─── Data provided ───

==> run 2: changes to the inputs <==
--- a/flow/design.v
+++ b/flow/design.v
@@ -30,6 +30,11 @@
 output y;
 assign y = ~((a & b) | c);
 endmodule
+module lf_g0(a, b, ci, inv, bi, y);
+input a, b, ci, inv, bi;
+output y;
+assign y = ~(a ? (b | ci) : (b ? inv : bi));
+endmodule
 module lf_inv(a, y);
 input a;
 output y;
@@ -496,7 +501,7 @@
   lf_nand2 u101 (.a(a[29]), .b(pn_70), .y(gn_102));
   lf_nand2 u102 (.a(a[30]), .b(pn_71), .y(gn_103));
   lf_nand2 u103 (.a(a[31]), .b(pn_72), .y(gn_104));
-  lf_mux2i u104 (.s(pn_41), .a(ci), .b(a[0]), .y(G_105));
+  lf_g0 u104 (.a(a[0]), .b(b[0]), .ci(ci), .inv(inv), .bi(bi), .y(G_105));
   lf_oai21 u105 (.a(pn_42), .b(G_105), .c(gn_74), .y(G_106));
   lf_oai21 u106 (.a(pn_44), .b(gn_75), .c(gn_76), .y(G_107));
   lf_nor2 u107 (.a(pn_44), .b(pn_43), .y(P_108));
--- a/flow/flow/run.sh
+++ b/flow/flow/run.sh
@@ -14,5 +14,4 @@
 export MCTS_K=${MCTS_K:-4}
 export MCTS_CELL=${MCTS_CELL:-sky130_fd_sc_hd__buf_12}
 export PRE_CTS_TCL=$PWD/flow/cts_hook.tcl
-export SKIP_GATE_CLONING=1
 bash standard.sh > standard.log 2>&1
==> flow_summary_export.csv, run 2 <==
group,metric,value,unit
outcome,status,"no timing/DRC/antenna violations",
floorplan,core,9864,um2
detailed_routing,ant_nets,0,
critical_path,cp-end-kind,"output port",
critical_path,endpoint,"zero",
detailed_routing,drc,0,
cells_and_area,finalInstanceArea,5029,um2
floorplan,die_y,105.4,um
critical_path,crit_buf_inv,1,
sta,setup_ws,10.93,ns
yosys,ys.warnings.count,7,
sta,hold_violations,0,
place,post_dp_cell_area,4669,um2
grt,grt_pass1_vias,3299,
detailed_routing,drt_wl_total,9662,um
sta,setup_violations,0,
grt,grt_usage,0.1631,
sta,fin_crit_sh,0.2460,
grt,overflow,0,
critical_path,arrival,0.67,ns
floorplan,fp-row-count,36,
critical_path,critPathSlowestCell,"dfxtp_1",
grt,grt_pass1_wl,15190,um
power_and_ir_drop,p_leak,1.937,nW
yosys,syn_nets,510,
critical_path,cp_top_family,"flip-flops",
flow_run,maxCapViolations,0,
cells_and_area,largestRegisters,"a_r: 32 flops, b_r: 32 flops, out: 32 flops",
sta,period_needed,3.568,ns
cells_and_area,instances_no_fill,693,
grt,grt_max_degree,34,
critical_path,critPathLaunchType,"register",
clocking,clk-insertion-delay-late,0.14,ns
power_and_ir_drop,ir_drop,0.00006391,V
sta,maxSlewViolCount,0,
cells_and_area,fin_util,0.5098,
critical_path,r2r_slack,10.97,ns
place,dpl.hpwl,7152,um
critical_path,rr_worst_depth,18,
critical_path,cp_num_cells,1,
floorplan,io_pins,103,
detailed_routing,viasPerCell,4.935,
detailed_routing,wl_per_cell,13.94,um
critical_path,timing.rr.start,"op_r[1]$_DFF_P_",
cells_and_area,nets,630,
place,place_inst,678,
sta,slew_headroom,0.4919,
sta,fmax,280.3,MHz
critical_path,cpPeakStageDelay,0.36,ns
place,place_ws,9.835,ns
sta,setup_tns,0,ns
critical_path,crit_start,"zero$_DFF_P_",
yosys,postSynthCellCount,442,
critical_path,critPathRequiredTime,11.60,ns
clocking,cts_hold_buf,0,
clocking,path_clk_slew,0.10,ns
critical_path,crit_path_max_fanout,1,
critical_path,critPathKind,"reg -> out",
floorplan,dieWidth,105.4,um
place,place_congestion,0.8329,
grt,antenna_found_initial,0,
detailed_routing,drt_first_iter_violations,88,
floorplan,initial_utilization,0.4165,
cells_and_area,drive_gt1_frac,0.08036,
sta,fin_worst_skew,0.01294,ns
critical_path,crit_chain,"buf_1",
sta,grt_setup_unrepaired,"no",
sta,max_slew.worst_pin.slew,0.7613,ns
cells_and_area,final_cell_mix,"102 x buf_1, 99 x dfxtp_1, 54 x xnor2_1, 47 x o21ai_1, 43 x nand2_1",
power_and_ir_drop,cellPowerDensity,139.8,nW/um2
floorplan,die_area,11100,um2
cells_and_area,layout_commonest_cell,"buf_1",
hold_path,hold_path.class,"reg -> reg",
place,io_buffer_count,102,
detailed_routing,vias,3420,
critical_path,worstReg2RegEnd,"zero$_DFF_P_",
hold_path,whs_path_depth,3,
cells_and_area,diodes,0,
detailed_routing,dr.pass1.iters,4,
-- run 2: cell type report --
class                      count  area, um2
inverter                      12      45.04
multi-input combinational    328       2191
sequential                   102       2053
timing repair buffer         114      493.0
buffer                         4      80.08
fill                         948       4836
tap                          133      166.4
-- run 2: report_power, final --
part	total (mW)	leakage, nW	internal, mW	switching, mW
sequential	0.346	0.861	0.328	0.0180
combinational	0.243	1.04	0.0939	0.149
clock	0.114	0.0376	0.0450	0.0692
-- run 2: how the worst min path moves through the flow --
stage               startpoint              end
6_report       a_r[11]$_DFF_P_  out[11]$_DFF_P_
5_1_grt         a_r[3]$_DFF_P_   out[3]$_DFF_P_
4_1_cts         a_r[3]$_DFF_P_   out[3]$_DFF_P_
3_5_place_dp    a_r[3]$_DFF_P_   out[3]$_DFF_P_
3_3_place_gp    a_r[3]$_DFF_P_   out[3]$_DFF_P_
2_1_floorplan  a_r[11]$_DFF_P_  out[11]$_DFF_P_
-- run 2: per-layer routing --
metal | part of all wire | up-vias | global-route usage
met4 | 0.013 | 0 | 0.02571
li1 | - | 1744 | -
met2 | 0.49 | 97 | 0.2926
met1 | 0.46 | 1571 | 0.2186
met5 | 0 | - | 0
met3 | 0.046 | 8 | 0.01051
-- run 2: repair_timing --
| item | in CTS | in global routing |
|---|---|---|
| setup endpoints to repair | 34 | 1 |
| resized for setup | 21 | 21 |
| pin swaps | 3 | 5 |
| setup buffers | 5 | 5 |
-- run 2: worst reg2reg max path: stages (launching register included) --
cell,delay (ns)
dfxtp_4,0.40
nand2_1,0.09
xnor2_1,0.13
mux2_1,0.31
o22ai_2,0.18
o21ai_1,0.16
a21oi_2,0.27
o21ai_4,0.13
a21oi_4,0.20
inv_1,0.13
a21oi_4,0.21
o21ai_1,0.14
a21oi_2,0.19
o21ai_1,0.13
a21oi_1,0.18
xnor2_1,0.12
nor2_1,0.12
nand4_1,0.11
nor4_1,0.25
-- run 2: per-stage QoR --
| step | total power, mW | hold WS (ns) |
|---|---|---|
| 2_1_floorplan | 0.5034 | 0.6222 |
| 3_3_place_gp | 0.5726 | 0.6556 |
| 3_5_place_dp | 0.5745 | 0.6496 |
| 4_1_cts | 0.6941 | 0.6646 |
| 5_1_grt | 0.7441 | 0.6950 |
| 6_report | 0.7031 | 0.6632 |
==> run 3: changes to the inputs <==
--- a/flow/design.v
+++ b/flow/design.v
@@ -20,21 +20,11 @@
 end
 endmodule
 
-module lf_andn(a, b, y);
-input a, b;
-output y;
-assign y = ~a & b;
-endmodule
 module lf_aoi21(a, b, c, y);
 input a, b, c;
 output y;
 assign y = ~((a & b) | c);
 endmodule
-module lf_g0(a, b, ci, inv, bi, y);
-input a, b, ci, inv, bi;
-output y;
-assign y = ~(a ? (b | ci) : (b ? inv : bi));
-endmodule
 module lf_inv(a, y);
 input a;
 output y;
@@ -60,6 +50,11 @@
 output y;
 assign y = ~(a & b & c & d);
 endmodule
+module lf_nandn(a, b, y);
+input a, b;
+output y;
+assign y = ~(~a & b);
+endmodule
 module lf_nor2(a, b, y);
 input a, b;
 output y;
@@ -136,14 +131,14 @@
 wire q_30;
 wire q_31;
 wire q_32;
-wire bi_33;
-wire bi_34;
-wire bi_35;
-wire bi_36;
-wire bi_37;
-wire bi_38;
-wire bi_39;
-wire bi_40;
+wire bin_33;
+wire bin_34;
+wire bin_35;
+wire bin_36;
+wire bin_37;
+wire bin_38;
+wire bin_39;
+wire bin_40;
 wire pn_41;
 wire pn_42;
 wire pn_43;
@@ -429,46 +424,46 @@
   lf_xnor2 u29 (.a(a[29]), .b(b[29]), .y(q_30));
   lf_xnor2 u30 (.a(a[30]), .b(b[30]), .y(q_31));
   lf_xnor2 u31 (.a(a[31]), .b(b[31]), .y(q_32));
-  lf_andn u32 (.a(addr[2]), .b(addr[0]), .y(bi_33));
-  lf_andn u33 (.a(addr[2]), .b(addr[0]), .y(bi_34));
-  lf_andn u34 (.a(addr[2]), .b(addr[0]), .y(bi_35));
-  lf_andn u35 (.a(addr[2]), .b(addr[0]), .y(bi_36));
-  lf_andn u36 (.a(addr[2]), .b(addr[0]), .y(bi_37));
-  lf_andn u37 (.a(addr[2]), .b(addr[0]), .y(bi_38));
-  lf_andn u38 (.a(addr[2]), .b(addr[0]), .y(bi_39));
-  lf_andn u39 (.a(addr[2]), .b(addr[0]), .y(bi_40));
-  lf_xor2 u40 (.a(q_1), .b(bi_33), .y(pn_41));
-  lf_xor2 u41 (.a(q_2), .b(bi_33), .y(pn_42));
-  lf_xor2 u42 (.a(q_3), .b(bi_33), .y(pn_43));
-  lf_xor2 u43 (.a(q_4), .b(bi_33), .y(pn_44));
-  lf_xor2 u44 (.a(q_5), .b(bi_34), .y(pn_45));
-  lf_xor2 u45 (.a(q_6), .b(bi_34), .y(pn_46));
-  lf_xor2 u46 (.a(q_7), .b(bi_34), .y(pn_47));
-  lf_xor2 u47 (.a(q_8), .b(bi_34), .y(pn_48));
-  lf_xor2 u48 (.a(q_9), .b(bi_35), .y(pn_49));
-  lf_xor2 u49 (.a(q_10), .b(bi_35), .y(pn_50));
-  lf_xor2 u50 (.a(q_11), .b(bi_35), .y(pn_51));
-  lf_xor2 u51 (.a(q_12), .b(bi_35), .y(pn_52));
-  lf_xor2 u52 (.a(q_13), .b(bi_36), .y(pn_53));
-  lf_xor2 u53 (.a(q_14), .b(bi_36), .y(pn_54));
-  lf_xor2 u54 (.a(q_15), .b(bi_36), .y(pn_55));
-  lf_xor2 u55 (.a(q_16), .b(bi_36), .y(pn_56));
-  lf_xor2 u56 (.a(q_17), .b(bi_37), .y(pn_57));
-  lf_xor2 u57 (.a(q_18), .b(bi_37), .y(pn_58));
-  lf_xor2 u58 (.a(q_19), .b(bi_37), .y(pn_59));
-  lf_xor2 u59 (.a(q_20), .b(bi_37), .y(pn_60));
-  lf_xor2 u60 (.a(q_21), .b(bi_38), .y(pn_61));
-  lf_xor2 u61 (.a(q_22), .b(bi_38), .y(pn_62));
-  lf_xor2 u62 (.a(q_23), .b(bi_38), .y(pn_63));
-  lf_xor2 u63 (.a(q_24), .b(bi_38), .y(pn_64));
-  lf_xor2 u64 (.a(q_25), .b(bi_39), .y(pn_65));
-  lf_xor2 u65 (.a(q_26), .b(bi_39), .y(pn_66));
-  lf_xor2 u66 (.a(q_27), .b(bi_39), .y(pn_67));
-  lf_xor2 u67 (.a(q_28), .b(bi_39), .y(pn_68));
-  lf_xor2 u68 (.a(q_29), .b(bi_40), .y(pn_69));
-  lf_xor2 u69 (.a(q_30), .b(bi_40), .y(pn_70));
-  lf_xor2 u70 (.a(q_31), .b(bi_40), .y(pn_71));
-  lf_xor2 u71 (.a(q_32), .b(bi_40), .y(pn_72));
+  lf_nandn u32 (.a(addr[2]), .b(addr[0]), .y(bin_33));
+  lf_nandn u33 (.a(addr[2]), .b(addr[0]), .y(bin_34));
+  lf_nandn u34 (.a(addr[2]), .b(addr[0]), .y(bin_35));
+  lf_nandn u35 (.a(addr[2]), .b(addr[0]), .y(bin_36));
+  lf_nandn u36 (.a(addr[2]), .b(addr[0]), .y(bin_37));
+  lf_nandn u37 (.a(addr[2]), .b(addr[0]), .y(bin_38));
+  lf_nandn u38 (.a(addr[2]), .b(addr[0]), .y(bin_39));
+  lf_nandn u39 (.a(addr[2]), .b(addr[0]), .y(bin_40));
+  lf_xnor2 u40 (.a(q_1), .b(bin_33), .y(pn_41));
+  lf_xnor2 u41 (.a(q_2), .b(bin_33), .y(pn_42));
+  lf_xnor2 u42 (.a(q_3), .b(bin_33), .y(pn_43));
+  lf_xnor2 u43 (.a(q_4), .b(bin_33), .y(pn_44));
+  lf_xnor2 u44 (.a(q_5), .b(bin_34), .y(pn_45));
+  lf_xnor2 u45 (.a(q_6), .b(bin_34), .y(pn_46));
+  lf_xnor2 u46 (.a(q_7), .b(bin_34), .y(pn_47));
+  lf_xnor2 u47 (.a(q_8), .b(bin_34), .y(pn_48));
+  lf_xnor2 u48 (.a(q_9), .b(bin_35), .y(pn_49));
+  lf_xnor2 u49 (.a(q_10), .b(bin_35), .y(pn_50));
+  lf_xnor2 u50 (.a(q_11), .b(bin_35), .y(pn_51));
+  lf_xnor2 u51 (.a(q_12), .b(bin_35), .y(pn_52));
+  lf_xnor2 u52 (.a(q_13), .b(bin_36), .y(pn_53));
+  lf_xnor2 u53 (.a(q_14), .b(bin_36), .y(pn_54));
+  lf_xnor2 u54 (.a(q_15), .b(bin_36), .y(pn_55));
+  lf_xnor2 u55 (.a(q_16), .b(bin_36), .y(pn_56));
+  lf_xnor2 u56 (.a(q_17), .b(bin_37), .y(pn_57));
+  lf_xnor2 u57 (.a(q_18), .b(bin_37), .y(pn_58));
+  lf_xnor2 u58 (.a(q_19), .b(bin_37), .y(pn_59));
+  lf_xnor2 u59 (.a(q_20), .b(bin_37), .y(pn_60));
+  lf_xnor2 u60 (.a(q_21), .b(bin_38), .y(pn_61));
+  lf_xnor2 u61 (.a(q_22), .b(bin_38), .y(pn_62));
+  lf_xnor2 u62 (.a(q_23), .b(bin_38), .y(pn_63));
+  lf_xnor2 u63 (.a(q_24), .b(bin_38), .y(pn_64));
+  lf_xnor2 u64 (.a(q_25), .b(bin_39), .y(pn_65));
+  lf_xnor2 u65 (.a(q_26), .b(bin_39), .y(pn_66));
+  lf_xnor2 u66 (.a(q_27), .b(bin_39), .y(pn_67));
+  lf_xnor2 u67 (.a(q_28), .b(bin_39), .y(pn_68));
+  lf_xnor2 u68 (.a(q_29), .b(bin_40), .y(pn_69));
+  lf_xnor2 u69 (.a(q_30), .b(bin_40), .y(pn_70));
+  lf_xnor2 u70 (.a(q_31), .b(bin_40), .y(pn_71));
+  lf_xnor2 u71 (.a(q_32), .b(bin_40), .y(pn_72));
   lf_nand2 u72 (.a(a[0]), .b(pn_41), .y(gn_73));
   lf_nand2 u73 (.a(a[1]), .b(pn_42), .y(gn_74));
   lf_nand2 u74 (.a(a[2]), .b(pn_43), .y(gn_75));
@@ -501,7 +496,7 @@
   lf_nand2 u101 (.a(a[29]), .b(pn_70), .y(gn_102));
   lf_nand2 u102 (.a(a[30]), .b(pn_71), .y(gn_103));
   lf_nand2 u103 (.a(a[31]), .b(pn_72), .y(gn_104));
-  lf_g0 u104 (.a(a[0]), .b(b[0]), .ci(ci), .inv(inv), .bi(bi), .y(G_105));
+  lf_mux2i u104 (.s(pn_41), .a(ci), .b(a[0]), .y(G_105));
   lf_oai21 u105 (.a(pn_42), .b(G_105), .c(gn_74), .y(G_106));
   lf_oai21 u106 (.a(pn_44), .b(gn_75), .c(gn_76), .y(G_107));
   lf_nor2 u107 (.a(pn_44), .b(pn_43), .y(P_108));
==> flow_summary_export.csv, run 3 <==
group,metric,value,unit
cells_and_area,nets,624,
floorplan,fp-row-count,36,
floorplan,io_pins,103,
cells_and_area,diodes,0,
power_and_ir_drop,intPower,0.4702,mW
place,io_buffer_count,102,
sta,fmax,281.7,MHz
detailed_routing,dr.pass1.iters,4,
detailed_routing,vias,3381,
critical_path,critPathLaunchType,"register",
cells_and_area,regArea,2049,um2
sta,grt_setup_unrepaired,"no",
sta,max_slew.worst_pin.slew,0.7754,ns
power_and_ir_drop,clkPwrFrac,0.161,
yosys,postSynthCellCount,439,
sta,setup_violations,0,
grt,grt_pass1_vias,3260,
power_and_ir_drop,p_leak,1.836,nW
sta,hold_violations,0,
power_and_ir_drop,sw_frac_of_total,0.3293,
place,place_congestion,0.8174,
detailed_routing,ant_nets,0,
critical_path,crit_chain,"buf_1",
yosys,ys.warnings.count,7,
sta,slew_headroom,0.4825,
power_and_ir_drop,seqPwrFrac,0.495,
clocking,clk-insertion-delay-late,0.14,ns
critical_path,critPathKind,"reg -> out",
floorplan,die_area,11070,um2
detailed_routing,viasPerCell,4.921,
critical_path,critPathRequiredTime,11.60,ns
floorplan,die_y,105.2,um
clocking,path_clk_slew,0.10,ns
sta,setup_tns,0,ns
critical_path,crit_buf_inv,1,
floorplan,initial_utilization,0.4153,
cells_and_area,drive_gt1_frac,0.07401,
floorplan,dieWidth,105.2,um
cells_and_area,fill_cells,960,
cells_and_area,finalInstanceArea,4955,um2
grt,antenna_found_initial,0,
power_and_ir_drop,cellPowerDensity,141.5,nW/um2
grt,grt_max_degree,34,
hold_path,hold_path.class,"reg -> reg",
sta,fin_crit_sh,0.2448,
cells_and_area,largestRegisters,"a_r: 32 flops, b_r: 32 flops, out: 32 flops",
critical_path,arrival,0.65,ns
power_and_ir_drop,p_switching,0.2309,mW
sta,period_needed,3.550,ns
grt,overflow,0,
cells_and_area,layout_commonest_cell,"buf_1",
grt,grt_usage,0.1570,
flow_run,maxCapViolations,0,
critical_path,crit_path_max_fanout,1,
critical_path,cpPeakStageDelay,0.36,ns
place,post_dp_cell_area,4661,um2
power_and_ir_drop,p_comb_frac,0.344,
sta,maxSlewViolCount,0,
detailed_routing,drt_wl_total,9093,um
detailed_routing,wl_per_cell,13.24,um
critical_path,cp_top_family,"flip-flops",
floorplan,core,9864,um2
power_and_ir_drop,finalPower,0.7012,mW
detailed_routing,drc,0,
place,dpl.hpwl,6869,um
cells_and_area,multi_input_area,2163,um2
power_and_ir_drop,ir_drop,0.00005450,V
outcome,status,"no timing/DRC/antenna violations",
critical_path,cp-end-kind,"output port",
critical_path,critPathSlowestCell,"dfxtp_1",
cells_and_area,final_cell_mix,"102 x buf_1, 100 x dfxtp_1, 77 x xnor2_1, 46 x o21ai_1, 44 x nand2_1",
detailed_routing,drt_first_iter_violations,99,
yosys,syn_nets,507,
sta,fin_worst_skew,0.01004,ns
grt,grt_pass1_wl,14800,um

───

Problem to solve - Everything from the line with "-- run 2: cell" through the line with "timing repair buffer" should be written out exactly as it appears above, end lines included, and nothing outside that range.

Solved problem -
-- run 2: cell type report --
class                      count  area, um2
inverter                      12      45.04
multi-input combinational    328       2191
sequential                   102       2053
timing repair buffer         114      493.0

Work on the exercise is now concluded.